Actually, let’s think about it. Is it him or is it us who’s being a selfish? If he doesn’t want to, and he still does it anyway out of guilty and worry for us, doesn’t it make us the selfish one. I don’t know. But for some unexplainable reason, I want to believe that none of us is selfish. I want to believe that it was because of bronchus problem, like what people said (I know I’m being an awful person wishing a singer to lost his ability to sing). I want to believe that once again—he isn’t selfish and Inspirits aren’t pushing him.

As a new Inspirit I haven’t got to see their concert. I haven’t seen their real apppearance. I haven’t hear them singing right in front of me. And now, I won’t be able to see them as seven. I’d still love to see their next concert but it won’t be the same. They will be six. And might hallucinate that he will be standing next to the six, maybe smiling awkwardly like our awkward prince always did, maybe killing hundreds of Inspirit mentally with his swaggy-baggy performance. I can’t imagine ‘Hello, We’re Infinite’ without his voice. I can’t imagine the fanchants without his name included. What is he doing when Infinite do a music show? What is he doing when Infinite practice dancing? What is he doing when Infinite do a world tour? I can’t think him without Infinite cause I’ve (almost) seen them together. No, not yet. But soon. I’ll have to learn to do that.

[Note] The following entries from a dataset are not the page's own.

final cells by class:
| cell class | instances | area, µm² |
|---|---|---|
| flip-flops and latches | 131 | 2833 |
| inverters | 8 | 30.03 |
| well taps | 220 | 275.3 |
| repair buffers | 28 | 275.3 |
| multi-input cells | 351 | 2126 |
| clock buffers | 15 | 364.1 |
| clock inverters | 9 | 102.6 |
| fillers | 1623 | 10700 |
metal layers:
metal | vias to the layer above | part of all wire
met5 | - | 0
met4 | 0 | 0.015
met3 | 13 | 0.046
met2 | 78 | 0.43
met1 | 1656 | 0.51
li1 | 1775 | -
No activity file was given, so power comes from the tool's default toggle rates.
### design/flow/run.sh
#!/bin/bash
# OpenROAD 26Q1-2900-gdf79404cd8, Yosys 0.63+post, stock flow scripts
make -C /OpenROAD-flow-scripts/flow DESIGN_CONFIG=/design/flow/config.mk WORK_HOME=/design/flow/orfs finish
### design/flow/config.mk
export PLATFORM = sky130hd
export DESIGN_NAME = rf
export DESIGN_NICKNAME = rf
export VERILOG_FILES = /design/flow/design.v
export SDC_FILE = /design/flow/constraint.sdc
export NUM_CORES = 4
export LEC_CHECK = 1
export CORE_UTILIZATION = 40
### design/flow/constraint.sdc
current_design rf

set clk_period 3.0
set clk_io_pct 0.2

create_clock -name clk0 -period $clk_period [get_ports {clk}]

set non_clock_inputs [all_inputs -no_clocks]
set_input_delay [expr $clk_period * $clk_io_pct] -clock clk0 $non_clock_inputs
set_output_delay [expr $clk_period * $clk_io_pct] -clock clk0 [all_outputs]
### design/flow/design.v
module rf(clk,p0_addr,p1_addr,p0,p1,re0,re1,dst_addr,dst,we);
input clk;
input [3:0] p0_addr, p1_addr;			 
input re0,re1;							 
input [3:0] dst_addr;					 
input [15:0] dst;						 
input we;								 
output reg [15:0] p0,p1;  				 
integer indx;
reg [15:0]mem0[0:15];					 
reg [15:0]mem1[0:15];					 
logic [15:0] p0_tmp;
logic [15:0] p1_tmp;  
always @(negedge clk)
  if(we) begin
    mem0[dst_addr] <= dst;
    mem1[dst_addr] <= dst;
  end
always @(negedge clk)
  if (re0)
    p0_tmp <= mem0[p0_addr];
always @(negedge clk)
  if(re1)
    p1_tmp <= mem1[p1_addr];
assign p0 = (p0_addr == 4'h0) ? 16'b0 : ((re0 && we && (p0_addr == dst_addr)) ? dst : p0_tmp);
assign p1 = (p1_addr == 4'h0) ? 16'b0 : ((re1 && we && (p1_addr == dst_addr)) ? dst : p1_tmp);
endmodule
File: flow/constraint.sdc
current_design STAGE4

set clk_period 1.0
set clk_io_pct 0.2

create_clock -name clk0 -period $clk_period [get_ports {SYS_CLK}]

set non_clock_inputs [all_inputs -no_clocks]
set_input_delay [expr $clk_period * $clk_io_pct] -clock clk0 $non_clock_inputs
set_output_delay [expr $clk_period * $clk_io_pct] -clock clk0 [all_outputs]
File: flow/design.v
module STAGE4  
(
	input SYS_CLK  , 
	input RESET_N ,
	input signed[25:0] DATAIN, 
	output reg signed [13:0] DATAOUT,
	output reg OVERFLOW
);
wire signed [31:0] support_product;
parameter multi_na_inv = 273; 
initial 
begin
	OVERFLOW = 1'b0;
	DATAOUT = 1'b0;
end
assign support_product = (DATAIN[25]==1'b0)? multi_na_inv*DATAIN:1'b0; 
always @(negedge RESET_N or posedge SYS_CLK)
begin
	if (!RESET_N ) begin
		DATAOUT	<= 1'b0;
	end
	else begin
		DATAOUT <= support_product[25:13];
		if(support_product[25:12]>14'd8191 && !support_product[25]) OVERFLOW <= 1'b1;
		else OVERFLOW <= 1'b0;
	end
end
endmodule
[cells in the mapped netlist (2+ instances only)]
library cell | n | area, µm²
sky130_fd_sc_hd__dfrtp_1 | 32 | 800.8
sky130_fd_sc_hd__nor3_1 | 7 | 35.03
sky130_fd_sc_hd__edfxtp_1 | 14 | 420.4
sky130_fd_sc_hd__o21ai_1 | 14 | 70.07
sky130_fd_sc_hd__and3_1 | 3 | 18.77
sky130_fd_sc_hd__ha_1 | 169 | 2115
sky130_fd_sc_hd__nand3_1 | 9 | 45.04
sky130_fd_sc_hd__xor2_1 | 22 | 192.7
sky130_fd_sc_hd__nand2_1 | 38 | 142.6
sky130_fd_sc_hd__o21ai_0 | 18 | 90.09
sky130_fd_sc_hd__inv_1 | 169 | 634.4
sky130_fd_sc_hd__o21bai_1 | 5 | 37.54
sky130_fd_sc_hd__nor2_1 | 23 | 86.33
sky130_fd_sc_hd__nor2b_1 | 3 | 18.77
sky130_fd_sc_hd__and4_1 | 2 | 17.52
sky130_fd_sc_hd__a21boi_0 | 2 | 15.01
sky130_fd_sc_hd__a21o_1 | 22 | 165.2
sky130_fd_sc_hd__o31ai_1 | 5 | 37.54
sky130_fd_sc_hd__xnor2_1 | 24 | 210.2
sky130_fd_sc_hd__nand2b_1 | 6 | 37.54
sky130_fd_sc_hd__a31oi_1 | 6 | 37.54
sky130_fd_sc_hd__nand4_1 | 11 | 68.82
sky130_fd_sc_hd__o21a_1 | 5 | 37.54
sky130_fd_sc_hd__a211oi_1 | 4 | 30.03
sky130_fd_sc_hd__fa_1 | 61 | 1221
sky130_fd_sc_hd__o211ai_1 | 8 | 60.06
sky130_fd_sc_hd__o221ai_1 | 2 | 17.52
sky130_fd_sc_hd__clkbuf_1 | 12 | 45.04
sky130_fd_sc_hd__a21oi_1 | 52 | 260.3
===== flow/config.mk =====
export PLATFORM = sky130hd
export DESIGN_NAME = STAGE2_GET_SQUARE_SIGNAL
export DESIGN_NICKNAME = STAGE2_GET_SQUARE_SIGNAL
export VERILOG_FILES = /design/flow/design.v
export SDC_FILE = /design/flow/constraint.sdc
export NUM_CORES = 4
export LEC_CHECK = 1
export CORE_UTILIZATION = 30

===== flow/constraint.sdc =====
current_design STAGE2_GET_SQUARE_SIGNAL

set clk_period 8.5
set clk_io_pct 0.2

create_clock -name clk0 -period $clk_period [get_ports {SYS_CLK}]

set non_clock_inputs [all_inputs -no_clocks]
set_input_delay [expr $clk_period * $clk_io_pct] -clock clk0 $non_clock_inputs
set_output_delay [expr $clk_period * $clk_io_pct] -clock clk0 [all_outputs]

===== flow/design.v =====
module STAGE2_GET_SQUARE_SIGNAL  
(
	input SYS_CLK  , 
	input RESET_N ,
	input signed[31:0] DATAIN , 
	output signed [21:0] DATAOUT
) ;
    reg signed [31:0]dataout_support;
    assign DATAOUT = dataout_support[31:10];
	initial
	begin
		dataout_support = 1'b0;
	end
	always@(negedge RESET_N or posedge SYS_CLK) 
	begin
		if (!RESET_N ) begin
			dataout_support <= 1'd0;
		end
		else 
		begin
			if(DATAIN[0]==1'b0 || DATAIN[0]==1'b1) dataout_support <= DATAIN+dataout_support;
			else dataout_support <= dataout_support;
		end
	end
endmodule 

===== flow/run.sh =====
#!/bin/bash
# OpenROAD 26Q1-2900-gdf79404cd8, Yosys 0.63+post, stock flow scripts
make -C /OpenROAD-flow-scripts/flow DESIGN_CONFIG=/design/flow/config.mk WORK_HOME=/design/flow/orfs finish
[flow/constraint.sdc]
current_design cryingFace

set clk_period 3.7
set clk_io_pct 0.2

create_clock -name clk0 -period $clk_period [get_ports {clk}]

set non_clock_inputs [all_inputs -no_clocks]
set_input_delay [expr $clk_period * $clk_io_pct] -clock clk0 $non_clock_inputs
set_output_delay [expr $clk_period * $clk_io_pct] -clock clk0 [all_outputs]
[flow/run.sh]
#!/bin/bash
# OpenROAD 26Q1-2900-gdf79404cd8, Yosys 0.63+post, stock flow scripts
make -C /OpenROAD-flow-scripts/flow DESIGN_CONFIG=/design/flow/config.mk WORK_HOME=/design/flow/orfs finish
[flow/config.mk]
export PLATFORM = sky130hd
export DESIGN_NAME = cryingFace
export DESIGN_NICKNAME = cryingFace
export VERILOG_FILES = /design/flow/design.v
export SDC_FILE = /design/flow/constraint.sdc
export NUM_CORES = 4
export LEC_CHECK = 1
export CORE_UTILIZATION = 40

In the same time, I know it is already official and I don’t think it will change. He would have preparing for his next step, whether still doing the ‘entertainment’ things or no. I believe he will still doing music. He loves music. Or atleast he looks like he does (not in a sarcastic way). I really hope that he does music, cause with thousands of kilometers distance, across the seas and mountains, I will really, really, a hundreds time really miss him. It’s not that I like him romantically, I just like his voice. Maybe addicted to it?

I’ve heard what other fandom said about Infinite. That we sending him off nicely. I don’t think so. Not all of Inspirit took it nicely, I’ve read some of the comments too. Even I was in disbelief too. I kept mumbling in denial. I wanted to cry but I’m not usually a cry-ish person. I’ve noticed this comment : I hope if my idol group couldn’t renew the contract with full team, our fandom will face it nicely like Inspirits. Trust me, you’re not gonna like the feeling. You should pray for your group to not face this situation.

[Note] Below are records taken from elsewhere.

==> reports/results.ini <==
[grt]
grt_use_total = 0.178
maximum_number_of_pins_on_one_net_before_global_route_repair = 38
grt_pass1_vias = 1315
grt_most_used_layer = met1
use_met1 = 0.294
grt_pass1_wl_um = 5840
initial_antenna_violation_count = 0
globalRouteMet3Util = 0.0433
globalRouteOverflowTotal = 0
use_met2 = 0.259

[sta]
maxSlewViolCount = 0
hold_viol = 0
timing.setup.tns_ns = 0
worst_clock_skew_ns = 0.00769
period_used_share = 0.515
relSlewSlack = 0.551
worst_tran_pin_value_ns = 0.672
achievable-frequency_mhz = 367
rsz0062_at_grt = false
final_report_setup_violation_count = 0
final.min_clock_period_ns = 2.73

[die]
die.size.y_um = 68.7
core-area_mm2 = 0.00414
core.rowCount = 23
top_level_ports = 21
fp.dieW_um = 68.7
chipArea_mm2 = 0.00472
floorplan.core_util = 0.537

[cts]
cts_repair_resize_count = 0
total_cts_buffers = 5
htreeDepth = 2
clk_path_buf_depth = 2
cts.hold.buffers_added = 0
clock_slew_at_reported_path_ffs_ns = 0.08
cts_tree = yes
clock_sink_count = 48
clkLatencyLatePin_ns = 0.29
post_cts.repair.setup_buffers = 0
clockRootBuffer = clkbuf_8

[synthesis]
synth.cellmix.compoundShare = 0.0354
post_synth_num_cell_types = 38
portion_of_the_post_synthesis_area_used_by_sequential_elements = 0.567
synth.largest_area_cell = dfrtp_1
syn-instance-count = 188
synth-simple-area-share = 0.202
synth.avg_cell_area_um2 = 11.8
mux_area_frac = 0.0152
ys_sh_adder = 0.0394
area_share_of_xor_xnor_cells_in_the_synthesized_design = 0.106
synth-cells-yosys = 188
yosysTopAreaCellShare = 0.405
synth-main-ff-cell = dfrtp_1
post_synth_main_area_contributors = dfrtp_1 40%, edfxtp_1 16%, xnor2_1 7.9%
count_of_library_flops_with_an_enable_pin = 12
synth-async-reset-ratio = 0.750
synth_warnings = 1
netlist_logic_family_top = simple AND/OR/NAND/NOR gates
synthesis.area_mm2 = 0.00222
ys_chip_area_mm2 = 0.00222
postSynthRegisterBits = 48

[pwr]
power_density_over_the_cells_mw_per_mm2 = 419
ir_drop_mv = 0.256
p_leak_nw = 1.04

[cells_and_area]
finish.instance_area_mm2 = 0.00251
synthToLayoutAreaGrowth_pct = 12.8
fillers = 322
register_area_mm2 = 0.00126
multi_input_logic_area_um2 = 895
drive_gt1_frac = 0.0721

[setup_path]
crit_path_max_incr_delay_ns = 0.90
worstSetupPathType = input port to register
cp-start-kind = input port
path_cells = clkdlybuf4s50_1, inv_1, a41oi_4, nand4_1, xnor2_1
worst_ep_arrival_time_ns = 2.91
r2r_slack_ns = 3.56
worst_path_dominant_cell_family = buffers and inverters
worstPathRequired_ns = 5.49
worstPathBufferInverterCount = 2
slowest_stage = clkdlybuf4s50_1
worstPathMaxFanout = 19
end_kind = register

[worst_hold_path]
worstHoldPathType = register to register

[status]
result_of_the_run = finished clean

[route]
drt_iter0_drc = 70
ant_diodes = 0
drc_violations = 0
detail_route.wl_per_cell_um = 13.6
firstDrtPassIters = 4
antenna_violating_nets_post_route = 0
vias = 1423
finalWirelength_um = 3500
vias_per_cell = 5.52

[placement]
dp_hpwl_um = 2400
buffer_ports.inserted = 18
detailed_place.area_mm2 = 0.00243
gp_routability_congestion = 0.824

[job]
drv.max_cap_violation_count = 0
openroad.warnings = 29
<file path="design/flow/design.v">
module zhadan_dianzhen(rst, start, BombSwitch, clk, hang, red, gre, fail);
input start;	 
input BombSwitch;		 
input clk;		 
output reg[7:0]hang,	 
					red,   
					gre;   
output reg fail=0;		 
input rst;		 
reg[2:0] s1;	 
reg clk_1hz;	 
reg[15:0] tt;
reg[4:0] s2;	 
always@(posedge clk, posedge rst)			 
begin
if(rst==1)
	 begin s1=0;
	 gre=8'b00000000;
	 red=8'b00000000;
	 hang=8'b11111111;
	 tt=0;
	 end
else if(BombSwitch==1)				 
begin
    if(tt==49) begin tt=0;
							  if(start==1)clk_1hz=~clk_1hz;		 
					  end 												 
	 else tt=tt+1;
    if(s1==7) s1=0;else s1=s1+1;
        case(s2)
        0:begin
			case(s1)
			0:begin hang=8'b01111111;red=8'b00011000;gre=8'b00011000;end	 
			1:begin hang=8'b10111111;red=8'b00011000;gre=8'b00011000;end
			2:begin hang=8'b11011111;red=8'b00011000;gre=8'b00011000;end
			3:begin hang=8'b11101111;red=8'b00011000;gre=8'b00011000;end
			4:begin hang=8'b11110111;red=8'b00011000;gre=8'b00000000;end	 
			5:begin hang=8'b11111011;red=8'b00100100;gre=8'b00000000;end
			6:begin hang=8'b11111101;red=8'b00100100;gre=8'b00000000;end
			7:begin hang=8'b11111110;red=8'b00011000;gre=8'b00000000;end
			default:hang=8'b11111111;
			endcase;
        end
        1:begin
        case(s1)
        0:begin hang=8'b01111111;red=8'b00000000;gre=8'b00000000;end		 
        1:begin hang=8'b10111111;red=8'b00011000;gre=8'b00011000;end
        2:begin hang=8'b11011111;red=8'b00011000;gre=8'b00011000;end
        3:begin hang=8'b11101111;red=8'b00011000;gre=8'b00011000;end
        4:begin hang=8'b11110111;red=8'b00011000;gre=8'b00000000;end
        5:begin hang=8'b11111011;red=8'b00100100;gre=8'b00000000;end
        6:begin hang=8'b11111101;red=8'b00100100;gre=8'b00000000;end
        7:begin hang=8'b11111110;red=8'b00011000;gre=8'b00000000;end
        default:hang=8'b11111111;
        endcase;
        end
        2:begin
        case(s1)
        0:begin hang=8'b01111111;red=8'b00000000;gre=8'b00000000;end
        1:begin hang=8'b10111111;red=8'b00000000;gre=8'b00000000;end
        2:begin hang=8'b11011111;red=8'b00011000;gre=8'b00011000;end
        3:begin hang=8'b11101111;red=8'b00011000;gre=8'b00011000;end
        4:begin hang=8'b11110111;red=8'b00011000;gre=8'b00000000;end
        5:begin hang=8'b11111011;red=8'b00100100;gre=8'b00000000;end
        6:begin hang=8'b11111101;red=8'b00100100;gre=8'b00000000;end
        7:begin hang=8'b11111110;red=8'b00011000;gre=8'b00000000;end
        default:hang=8'b11111111;
        endcase;
        end
        3:begin
        case(s1)
         0:begin hang=8'b01111111;red=8'b00000000;gre=8'b00000000;end
        1:begin hang=8'b10111111;red=8'b00000000;gre=8'b00000000;end
        2:begin hang=8'b11011111;red=8'b00000000;gre=8'b00000000;end
        3:begin hang=8'b11101111;red=8'b00011000;gre=8'b00011000;end
        4:begin hang=8'b11110111;red=8'b00011000;gre=8'b00000000;end
        5:begin hang=8'b11111011;red=8'b00100100;gre=8'b00000000;end
        6:begin hang=8'b11111101;red=8'b00100100;gre=8'b00000000;end
        7:begin hang=8'b11111110;red=8'b00011000;gre=8'b00000000;end
        default:hang=8'b11111111;
        endcase;
        end
        4:begin
        case(s1)
         0:begin hang=8'b01111111;red=8'b00000000;gre=8'b00000000;end		 
        1:begin hang=8'b10111111;red=8'b00000000;gre=8'b00000000;end
        2:begin hang=8'b11011111;red=8'b00000000;gre=8'b00000000;end
        3:begin hang=8'b11101111;red=8'b00000000;gre=8'b00000000;end
        4:begin hang=8'b11110111;red=8'b00011000;gre=8'b00000000;end
        5:begin hang=8'b11111011;red=8'b00100100;gre=8'b00000000;end
        6:begin hang=8'b11111101;red=8'b00100100;gre=8'b00000000;end
        7:begin hang=8'b11111110;red=8'b00011000;gre=8'b00000000;end
        default:hang=8'b11111111;
        endcase;
        end
        default:hang=8'b11111111;
        endcase;
	end
	end
always@(posedge clk_1hz or posedge rst)
begin
	if(rst) begin s2=0;
					  fail=0;
			  end
   else if(s2==4) begin	s2=0;
								if(start==1)fail = 1;
						end
   else s2=s2+1;
end
endmodule
</file>
==> run.sh <==
#!/bin/bash
# OpenROAD 26Q1-2900-gdf79404cd8, Yosys 0.63+post, stock flow scripts
make -C /OpenROAD-flow-scripts/flow DESIGN_CONFIG=/design/flow/config.mk WORK_HOME=/design/flow/orfs finish
==> config.mk <==
export PLATFORM = sky130hd
export DESIGN_NAME = mainCode
export DESIGN_NICKNAME = mainCode
export VERILOG_FILES = /design/flow/design.v
export SDC_FILE = /design/flow/constraint.sdc
export NUM_CORES = 4
export LEC_CHECK = 1
export CORE_AREA = 10 10 94 94
export DIE_AREA = 0 0 104 104
==> constraint.sdc <==
current_design mainCode

set clk_period 1.2
set clk_io_pct 0.2

create_clock -name clk0 -period $clk_period [get_ports {clk_in}]

set non_clock_inputs [all_inputs -no_clocks]
set_input_delay [expr $clk_period * $clk_io_pct] -clock clk0 $non_clock_inputs
set_output_delay [expr $clk_period * $clk_io_pct] -clock clk0 [all_outputs]
### ./design.v
`timescale 1ns/1ps
module alu (
  input logic [WIDTH-1:0] opA,
  input logic [WIDTH-1:0] opB,
  input logic [4:0] opcode,
  output logic [WIDTH-1:0] result,
  output logic zero,
  output logic negative,
  output logic carry_out,
  output logic overflow
);
parameter WIDTH = 32;
always @(*)
begin
  case (opcode)
    4'b0000 : result = opA + opB;  
    4'b0001 : result = opA - opB;  
    4'b0010 : result = opA & opB;  
    4'b0011 : result = opA || opB;  
    4'b0100 : result = opA ^ opB;  
    4'b0101 : result = opA >> opB;  
    4'b0111 : result = opA << opB;  
    default : result = 0;
  endcase
end
assign zero = (result == 0);
assign result = result;
endmodule
### ./config.mk
export PLATFORM = sky130hd
export DESIGN_NAME = alu
export DESIGN_NICKNAME = alu
export VERILOG_FILES = /design/flow/design.v
export SDC_FILE = /design/flow/constraint.sdc
export NUM_CORES = 4
export LEC_CHECK = 1
export CORE_UTILIZATION = 40
### ./constraint.sdc
current_design alu

set clk_period 18.9
set clk_io_pct 0.2

create_clock -name clk0 -period $clk_period

set non_clock_inputs [all_inputs -no_clocks]
set_input_delay [expr $clk_period * $clk_io_pct] -clock clk0 $non_clock_inputs
set_output_delay [expr $clk_period * $clk_io_pct] -clock clk0 [all_outputs]
### ./run.sh
#!/bin/bash
# OpenROAD 26Q1-2900-gdf79404cd8, Yosys 0.63+post, stock flow scripts
make -C /OpenROAD-flow-scripts/flow DESIGN_CONFIG=/design/flow/config.mk WORK_HOME=/design/flow/orfs finish
==> GITHUB_STEP_SUMMARY <==
### Yosys + OpenROAD results

| Metric | Value |
|---|---|
| Crit path capture type | output pin |
| Number of warnings the tools reported | 33 |
| Worst Hold Path EP | result[2] |
| Placer's final routability congestion estimate | approximately 1.0 |
| Hold Path Cell Cnt | 6 |
| Leading post-synthesis cells by cell area | sky130_fd_sc_hd__mux4_2, sky130_fd_sc_hd__ha_1, sky130_fd_sc_hd__mux2i_1, sky130_fd_sc_hd__a21oi_1, sky130_fd_sc_hd__o21ai_0 |
| Post-Route M1 WL | 14500 um |
| Largest delay share family, worst path | simple AND/OR/NAND/NOR gates |
| Cell variety after synth | approximately 84 |
| Vias in the first global route | 8335 |
| Crit path cell chain | clkdlybuf4s50_1, nor4_1, nand2b_1, or4_1, nor3_1, nand2_1, or3_1, nand2_1, xor2_1, ha_1, a21oi_1, nor3_1, a221oi_1, nand2_1, a211oi_1, nand3_1, or4_1, or4_1, or4_1, nor3_2, clkdlybuf4s50_1 |
| Layout clock buffers | 0 |
| Most common logic cells in the final layout | sky130_fd_sc_hd__clkdlybuf4s50_1, sky130_fd_sc_hd__nor2_1, sky130_fd_sc_hd__nand2_1 |
| Yosys stat chip area | 7480 um2 |
| Part of the Yosys area used for sequential elements | 0% |
| Cell at the slowest stage of the critical path | sky130_fd_sc_hd__nor4_1 |
| Worst Max-Slew Pin Slew | a little over 0.8 ns |
| Core footprint | roughly 18000 um2 |
| Global-route wire length before repair | approximately 54000 um |
| Count of instantiated cells in the yosys netlist | 969 |
| Mean instance size in the synthesized netlist | between 7 and 8 um2 |
| Hold path startpoint | opB[2] |
| Dpl hpwl | about 29000 um |
| Resize count post-CTS | 0 |
| Ratio of cells with drive above 1 in the final layout | between 10 and 15% |
| F_max | slightly below 0.07 GHz |
| Number of antenna violations at the first check in global routing | 2 |
| Ports | 105 |
| Most frequent logic cell in the layout | sky130_fd_sc_hd__clkdlybuf4s50_1 |
| Crit path DRT | between 15 and 20 ns |
| Critical Path Fanout Max | 8 |
| Largest area contributor in the netlist | sky130_fd_sc_hd__mux4_2 |
| Outcome | completed |
| Final Max Tran Viols | 0 |
| Register area | 0 um2 |
| Routed WL | between 30000 and 40000 um |
| Number of cells produced by synthesis | between 900 and 1000 |
| Fraction of the cycle the final worst path needs | 76.7% |
| Cell with the most instances on the worst path | sky130_fd_sc_hd__or4_1 |
| Number of buffers inserted by port buffering | roughly 100 |
| Final setup vio count | 0 |
| Post-Place Worst Slack | 4.46 ns |
| Final-report hold violation count | 0 |
| Filler Cells Inserted | about 1800 |
| Number of max-cap violations | 0 |
| Pre-Repair DR Iteration Count | 21 |
| Final setup margin | 4.40 ns |
| DRC violations left | 0 |
| Max Used Layer | met5 |
| Initial DRC Count | around 700 |
| Worst-case vdd ir drop | about 0.018 mV |
| Buf+Inv Stages, Crit Path | 2 |
| Via-per-instance ratio | 7.03 |
| RSZ-0062 raised after global routing | false |
| Floorplan die height | around 140 um |
| Seq_cells | 0 |
| Wirelength per Cell | 28.9 um |
| Count of standard-cell rows | 49 |
| Pwr Density | around 28 nW/um2 |
| Post-CTS Setup Repair Bufs | 0 |
| Tmin final | roughly 14 ns |
| Summed negative setup slack over all endpoints | 0 ns |
| Horiz. Die Dim | roughly 140 um |
| Starting density of the core | between 40% and 50% |
| Total routing usage reported by global routing | 38.2% |
| Maximum number of pins on one net before global-route repair | ~55 |
| Min-delay worst type | in2out |
| Remaining Overflow, GRT | 0 |
| Cell Area, Synth | ~7500 um2 |
| Slowest stage delay, CP | between 0.6 and 0.7 ns |
| Area growth, synth to finish | 14.7% |
| Category of the worst setup path launch point | input port |
| Detailed-routed wire length on met2 | about 16000 um |
| Arrival time worst endpoint | 10.72 ns |
| Multi-input logic area | 7040 um2 |
| Area share of the leading cell type in the synthesized netlist | around 14% |
| Post-Route Utilization | between 40% and 50% |
| Routed length on met3 | 4080 um |
| ANT nets after route | 0 |
| Internal portion of total power | around 0.099 mW |
| Max transition margin | 44.2% |
| Kind of critical path | in2out |
| Via Count | roughly 8800 |
| Post-CTS Hold Fix Bufs | 0 |
| Synthesis warning total | 5 |
| Die outline area | about 19000 um2 |
| Static Leak | between 3 and 4 nW |
| Reported net switching power | ~0.14 mW |
| Switching power as a share of total power | between 50% and 60% |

Infinite. How will they respond when people or even fans ask them what are their opinion about him? How would they feel singing without him? How are they feeling, NOW?

I want the best for Infinite, for Hoya, and for me too. I don’t want to be too sad cause this is just a part of life’s phase. I’ll have to face it and go on.

So, that’s it. I think this diary-like story need to stop. I really need to live my life as a real human, not like a pathetic cow under waiting to be slaughtered. Bye.

Oh, yeah. Maybe I’ll write something about Hoya if there are more update about him and Infinite. Maybe. Just maybe. I’m not gonna promise anything.